▸ **EXERCISE DESCRIPTION**
All entries shown below should be duplicated character for character.

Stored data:
####
What follows belongs to an exercise in optimizing a design on an open flow for small area, a short achievable clock period and few clock cycles per item; a production flow would make more cautious choices. Where RTL was checked, it was by simulation tests only, not by an equivalence proof against the original. Power is estimated from default activity; no workload was simulated.

== the reference run ==
==> flow/design.v (excerpt) <==
module crc_link (
  input  wire        clk,
  input  wire        rst,
  input  wire        cmd_valid,
  output wire        cmd_ready,
  input  wire [3:0]  cmd_code,
  input  wire [15:0] cmd_a,
  input  wire [7:0]  cmd_b,
  output reg         resp_valid,
  output reg         resp_ok,
  output reg  [15:0] resp_data,
  output wire        rx_req,
  input  wire        rx_valid,
  input  wire [7:0]  rx_data,
  input  wire        rx_end,
  output wire        tx_valid,
  output wire [7:0]  tx_data,
  input  wire        tx_ready,
  input  wire        tx_fail
);
clock: 10.0 ns
lec_check: 0
cap_margin: 10
core_margin: 2
core_utilization: 60
place_density: 0.7
setup_slack_margin: 5
slew_margin: 10
tns_end_percent: 100
run.sh (not shown) runs the stock make flow with config.mk's settings and CLKGATE_MAP_FILE= SYNTH_SCRIPT=/design/flow/synth_recipe.tcl, a recipe that flattens the netlist after the stock synthesis.
[inputs] the trial run vs the reference run
# the reference run
export LEC_CHECK = 0
export CAP_MARGIN = 10
export CORE_MARGIN = 2
export CORE_UTILIZATION = 60
export PLACE_DENSITY = 0.7
export SETUP_SLACK_MARGIN = 5
export SLEW_MARGIN = 10
export TNS_END_PERCENT = 100
create_clock -name core_clock -period 10.0 [get_ports {clk}]
# the trial run
export LEC_CHECK = 0
export CAP_MARGIN = 10
export CORE_MARGIN = 2
export CORE_UTILIZATION = 60
export PLACE_DENSITY = 0.7
export SLEW_MARGIN = 10
export TNS_END_PERCENT = 100
create_clock -name core_clock -period 10.0 [get_ports {clk}]
==> flow/flow/run.sh (new file) <==
#!/bin/bash
# Standard layout, asking the timing repair for more setup margin.
set -euo pipefail
bash standard.sh SETUP_SLACK_MARGIN=7 finish > make_finish.log 2>&1
==> flow/standard.sh (new file) <==
#!/bin/bash
# synth_recipe.tcl (not shown) runs the flow's synth.tcl, then flattens the netlist and writes it again
# the make line also repeats each setting of config.mk as NAME=value (left out here)
make -C /OpenROAD-flow-scripts/flow DESIGN_CONFIG=/design/flow/config.mk WORK_HOME=/design/flow/orfs CLKGATE_MAP_FILE= SYNTH_SCRIPT=/design/flow/synth_recipe.tcl "${@:-finish}"
removed: flow/run.sh
## What came out
Total power: the trial run > the reference run
On largest fanout on the critical path: the trial run sits above the reference run.
The reference run leaves less setup margin than the trial run.
Uppermost signal routing layer after detailed routing: met5 -> the trial run, met4 -> the reference run
The flow completed for the trial run, but it is not clean: the layout still shows max-slew violations.
Summary of the trial run over the reference run: proportion of power drawn by combinational gates has increased, worst hold margin has increased, average cell area after synthesis has remained practically unchanged.
Function was not checked in any run of this note: the RTL went through the layout flow alone.

---

crc_link, a different RTL version from the one above (not shown whole).
Size in the first run: roughly 690 flip-flops, ~72 I/O pins, about 0.032 mm^2 of cells after synthesis.
==> flow/config.mk <==
export PLATFORM = sky130hd
export DESIGN_NAME = crc_link
export DESIGN_NICKNAME = crc_link
export VERILOG_FILES = /design/flow/design.v
export SDC_FILE = /design/flow/constraint.sdc
export NUM_CORES = 8
export LEC_CHECK = 0
export CAP_MARGIN = 20
export CORE_MARGIN = 2
export CORE_UTILIZATION = 60
export CTS_BUF_LIST = sky130_fd_sc_hd__clkbuf_16
export CTS_CLUSTER_DIAMETER = 100
export CTS_CLUSTER_SIZE = 20
export PLACE_DENSITY = 0.7
export SLEW_MARGIN = 20
export TNS_END_PERCENT = 100
==> flow/constraint.sdc <==
create_clock -name core_clock -period 10.0 [get_ports {clk}]
set_input_delay 2.0000 -clock core_clock [delete_from_list [all_inputs] [get_ports {clk}]]
set_output_delay 2.0000 -clock core_clock [all_outputs]
set_load 0.01 [all_outputs]
standard.sh (not shown) runs the stock make flow with config.mk's settings and CLKGATE_MAP_FILE= SYNTH_SCRIPT=/design/flow/synth_recipe.tcl, a recipe that flattens the netlist after the stock synthesis.
==> flow/flow/run.sh <==
#!/bin/bash
# Standard layout, asking the timing repair for more setup margin.
set -euo pipefail
bash standard.sh SETUP_SLACK_MARGIN=7 finish > make_finish.log 2>&1
Change:
- CAP_MARGIN: 20 -> 15
- CORE_UTILIZATION: 60 -> 65
- PLACE_DENSITY: 0.7 -> 0.75
- SLEW_MARGIN: 20 -> 15
After rerunning:
- first-iteration DRC count goes up by 24%
- area after synthesis does not change
- non-clock buffer count grows by 16
- cell area is higher by about 1%
- register-to-register slack is worse by 0.22 ns
- combinational power is higher by about 3%
- clock skew barely changes
- total power rises by about 1%
No run of this note included a check of the RTL's function; only the layout flow was run.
####
▸ **PROBLEM SOLUTION**
What follows belongs to an exercise in optimizing a design on an open flow for small area, a short achievable clock period and few clock cycles per item; a production flow would make more cautious choices. Where RTL was checked, it was by simulation tests only, not by an equivalence proof against the original. Power is estimated from default activity; no workload was simulated.

== the reference run ==
==> flow/design.v (excerpt) <==
module crc_link (
  input  wire        clk,
  input  wire        rst,
  input  wire        cmd_valid,
  output wire        cmd_ready,
  input  wire [3:0]  cmd_code,
  input  wire [15:0] cmd_a,
  input  wire [7:0]  cmd_b,
  output reg         resp_valid,
  output reg         resp_ok,
  output reg  [15:0] resp_data,
  output wire        rx_req,
  input  wire        rx_valid,
  input  wire [7:0]  rx_data,
  input  wire        rx_end,
  output wire        tx_valid,
  output wire [7:0]  tx_data,
  input  wire        tx_ready,
  input  wire        tx_fail
);
clock: 10.0 ns
lec_check: 0
cap_margin: 10
core_margin: 2
core_utilization: 60
place_density: 0.7
setup_slack_margin: 5
slew_margin: 10
tns_end_percent: 100
run.sh (not shown) runs the stock make flow with config.mk's settings and CLKGATE_MAP_FILE= SYNTH_SCRIPT=/design/flow/synth_recipe.tcl, a recipe that flattens the netlist after the stock synthesis.
[inputs] the trial run vs the reference run
# the reference run
export LEC_CHECK = 0
export CAP_MARGIN = 10
export CORE_MARGIN = 2
export CORE_UTILIZATION = 60
export PLACE_DENSITY = 0.7
export SETUP_SLACK_MARGIN = 5
export SLEW_MARGIN = 10
export TNS_END_PERCENT = 100
create_clock -name core_clock -period 10.0 [get_ports {clk}]
# the trial run
export LEC_CHECK = 0
export CAP_MARGIN = 10
export CORE_MARGIN = 2
export CORE_UTILIZATION = 60
export PLACE_DENSITY = 0.7
export SLEW_MARGIN = 10
export TNS_END_PERCENT = 100
create_clock -name core_clock -period 10.0 [get_ports {clk}]
==> flow/flow/run.sh (new file) <==
#!/bin/bash
# Standard layout, asking the timing repair for more setup margin.
set -euo pipefail
bash standard.sh SETUP_SLACK_MARGIN=7 finish > make_finish.log 2>&1
==> flow/standard.sh (new file) <==
#!/bin/bash
# synth_recipe.tcl (not shown) runs the flow's synth.tcl, then flattens the netlist and writes it again
# the make line also repeats each setting of config.mk as NAME=value (left out here)
make -C /OpenROAD-flow-scripts/flow DESIGN_CONFIG=/design/flow/config.mk WORK_HOME=/design/flow/orfs CLKGATE_MAP_FILE= SYNTH_SCRIPT=/design/flow/synth_recipe.tcl "${@:-finish}"
removed: flow/run.sh
## What came out
Total power: the trial run > the reference run
On largest fanout on the critical path: the trial run sits above the reference run.
The reference run leaves less setup margin than the trial run.
Uppermost signal routing layer after detailed routing: met5 -> the trial run, met4 -> the reference run
The flow completed for the trial run, but it is not clean: the layout still shows max-slew violations.
Summary of the trial run over the reference run: proportion of power drawn by combinational gates has increased, worst hold margin has increased, average cell area after synthesis has remained practically unchanged.
Function was not checked in any run of this note: the RTL went through the layout flow alone.

---

crc_link, a different RTL version from the one above (not shown whole).
Size in the first run: roughly 690 flip-flops, ~72 I/O pins, about 0.032 mm^2 of cells after synthesis.
==> flow/config.mk <==
export PLATFORM = sky130hd
export DESIGN_NAME = crc_link
export DESIGN_NICKNAME = crc_link
export VERILOG_FILES = /design/flow/design.v
export SDC_FILE = /design/flow/constraint.sdc
export NUM_CORES = 8
export LEC_CHECK = 0
export CAP_MARGIN = 20
export CORE_MARGIN = 2
export CORE_UTILIZATION = 60
export CTS_BUF_LIST = sky130_fd_sc_hd__clkbuf_16
export CTS_CLUSTER_DIAMETER = 100
export CTS_CLUSTER_SIZE = 20
export PLACE_DENSITY = 0.7
export SLEW_MARGIN = 20
export TNS_END_PERCENT = 100
==> flow/constraint.sdc <==
create_clock -name core_clock -period 10.0 [get_ports {clk}]
set_input_delay 2.0000 -clock core_clock [delete_from_list [all_inputs] [get_ports {clk}]]
set_output_delay 2.0000 -clock core_clock [all_outputs]
set_load 0.01 [all_outputs]
standard.sh (not shown) runs the stock make flow with config.mk's settings and CLKGATE_MAP_FILE= SYNTH_SCRIPT=/design/flow/synth_recipe.tcl, a recipe that flattens the netlist after the stock synthesis.
==> flow/flow/run.sh <==
#!/bin/bash
# Standard layout, asking the timing repair for more setup margin.
set -euo pipefail
bash standard.sh SETUP_SLACK_MARGIN=7 finish > make_finish.log 2>&1
Change:
- CAP_MARGIN: 20 -> 15
- CORE_UTILIZATION: 60 -> 65
- PLACE_DENSITY: 0.7 -> 0.75
- SLEW_MARGIN: 20 -> 15
After rerunning:
- first-iteration DRC count goes up by 24%
- area after synthesis does not change
- non-clock buffer count grows by 16
- cell area is higher by about 1%
- register-to-register slack is worse by 0.22 ns
- combinational power is higher by about 3%
- clock skew barely changes
- total power rises by about 1%
No run of this note included a check of the RTL's function; only the layout flow was run.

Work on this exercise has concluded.